I know the feeling, its as though its the end and you will never be ok again.  But given time you will, you forget the pain you went through for ec and look to the future.  Be positive do everything you can do for the next time to work.  Its really rare for it to work the 1st time, I am on my 3rd and it gets easier although still hard to cope when you find out its a BFN.

Be strong have loads of hugs from dh and look forward to the next go it could be the one that works for you!!!!

 

Lorns x


----------



## julesuk (Jan 27, 2003)

Hi Chick

So sorry to hear that you are feeling so down, you have come to the right place for lots of support. 

WELCOME TO FF xxxxx 

Love Jules


----------



## Chickety (Feb 9, 2005)

Thanks I really appreciate it.  Hope it does work next time, really thought it was going to work first time I guess.

Chick


----------



## astrid (Feb 10, 2003)

hi chick
I am so sorry that you are feeling down, but give it time and you will start to build up more strength to start again...i know that you are scared about the EC and how painful it was, but maybe next time you need to explain to your clinic about your fears...They maybe able to find away of dealing with that discomfort and put your mind at rest.....
You are already thinking forward, which is a start and that will see you through this painful time...
Keep in there girl...
love astridxxx


----------



## simone (Nov 1, 2004)

Hi Chick
Just to say i know exactly how that first let down feels.  

Just because it didn't work 1st time.. doesn't mean it won't work next! 
Also next time maybe ask the   for a GA before EC - you just get the soreness after but much more bearable. (that's assuming you didn't have one last time)

Also just to say have a long list of questions for your follow up appointment .. this will help prepare for round two.

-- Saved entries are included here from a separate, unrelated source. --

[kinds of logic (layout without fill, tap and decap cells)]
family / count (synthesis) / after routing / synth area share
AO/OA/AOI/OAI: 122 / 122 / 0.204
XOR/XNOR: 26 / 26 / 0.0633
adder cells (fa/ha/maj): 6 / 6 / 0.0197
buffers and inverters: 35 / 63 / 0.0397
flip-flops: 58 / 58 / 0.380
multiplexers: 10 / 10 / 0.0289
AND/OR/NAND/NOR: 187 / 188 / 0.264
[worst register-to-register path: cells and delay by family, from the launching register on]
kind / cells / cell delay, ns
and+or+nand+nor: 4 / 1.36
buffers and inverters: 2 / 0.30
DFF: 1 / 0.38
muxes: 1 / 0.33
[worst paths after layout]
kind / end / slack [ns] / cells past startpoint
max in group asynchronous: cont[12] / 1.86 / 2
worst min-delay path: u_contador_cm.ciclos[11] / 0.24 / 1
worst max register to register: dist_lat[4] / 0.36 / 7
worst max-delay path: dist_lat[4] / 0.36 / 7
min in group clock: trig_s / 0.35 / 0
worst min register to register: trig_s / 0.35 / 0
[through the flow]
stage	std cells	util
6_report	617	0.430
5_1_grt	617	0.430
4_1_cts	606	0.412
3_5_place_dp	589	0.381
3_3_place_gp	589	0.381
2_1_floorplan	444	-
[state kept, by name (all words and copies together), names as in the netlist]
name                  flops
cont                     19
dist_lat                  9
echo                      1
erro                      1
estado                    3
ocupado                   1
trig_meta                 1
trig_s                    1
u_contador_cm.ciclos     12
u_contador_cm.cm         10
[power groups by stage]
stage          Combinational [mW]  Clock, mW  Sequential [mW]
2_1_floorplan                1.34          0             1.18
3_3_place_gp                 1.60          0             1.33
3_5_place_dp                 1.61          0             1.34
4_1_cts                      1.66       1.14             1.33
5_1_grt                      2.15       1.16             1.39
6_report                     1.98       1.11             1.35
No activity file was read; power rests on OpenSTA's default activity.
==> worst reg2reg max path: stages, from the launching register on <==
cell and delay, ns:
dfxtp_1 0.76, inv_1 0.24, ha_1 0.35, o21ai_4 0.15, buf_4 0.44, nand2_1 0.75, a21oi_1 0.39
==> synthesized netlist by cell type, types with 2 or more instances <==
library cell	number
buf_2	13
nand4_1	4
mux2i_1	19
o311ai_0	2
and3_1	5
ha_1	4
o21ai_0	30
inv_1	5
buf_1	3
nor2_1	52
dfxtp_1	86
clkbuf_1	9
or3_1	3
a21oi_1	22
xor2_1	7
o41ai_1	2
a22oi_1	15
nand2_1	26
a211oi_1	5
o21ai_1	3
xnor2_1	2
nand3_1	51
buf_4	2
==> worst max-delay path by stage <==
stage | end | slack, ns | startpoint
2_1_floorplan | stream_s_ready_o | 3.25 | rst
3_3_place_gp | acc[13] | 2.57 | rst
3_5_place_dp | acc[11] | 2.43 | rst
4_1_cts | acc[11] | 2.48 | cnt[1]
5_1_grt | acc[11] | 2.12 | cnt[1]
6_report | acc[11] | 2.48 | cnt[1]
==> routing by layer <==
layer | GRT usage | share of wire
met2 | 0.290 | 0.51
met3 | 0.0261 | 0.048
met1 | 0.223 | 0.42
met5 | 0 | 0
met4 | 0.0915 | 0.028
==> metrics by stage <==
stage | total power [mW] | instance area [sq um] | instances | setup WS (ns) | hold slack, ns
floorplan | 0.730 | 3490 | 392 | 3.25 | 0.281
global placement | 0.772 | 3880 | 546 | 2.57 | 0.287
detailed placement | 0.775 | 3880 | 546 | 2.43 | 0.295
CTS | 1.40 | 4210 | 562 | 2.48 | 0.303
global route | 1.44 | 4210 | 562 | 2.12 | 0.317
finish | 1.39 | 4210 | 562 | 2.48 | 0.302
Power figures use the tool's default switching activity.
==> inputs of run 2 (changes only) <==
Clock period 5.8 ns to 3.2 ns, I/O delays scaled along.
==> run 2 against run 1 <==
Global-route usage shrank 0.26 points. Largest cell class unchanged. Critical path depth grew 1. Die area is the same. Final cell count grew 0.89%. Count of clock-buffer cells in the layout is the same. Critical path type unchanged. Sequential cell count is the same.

Good luck for round two!! 
Best wishes
xxx


----------



## willswendy (Aug 17, 2004)

Hi Chick

So sorry to hear whats happened, it will happen just gotta keep at it

A big hug to you, and lots of good luck wishes

wendyxx


----------



## jess p (Sep 25, 2004)

So sorry to read about your result - it's awful because no matter how hard you try 0.00000001% of you thinks it just might be a BFP this month & when it isn't you just feel gutted.

If it's any consolation, my lovely best friend had 4icsis before having her beautiful daughter & another 2 before having her son. They are absolutely skint but very happy!

Good luck - the drugs make everything seem so awful.

Thinking of you,
Jess x


----------



## Chickety (Feb 9, 2005)

Thanks for your comments I really appreciate it.  

Seriously Considering adoption now as i'm not sure if I can go through it all again.

Chick


----------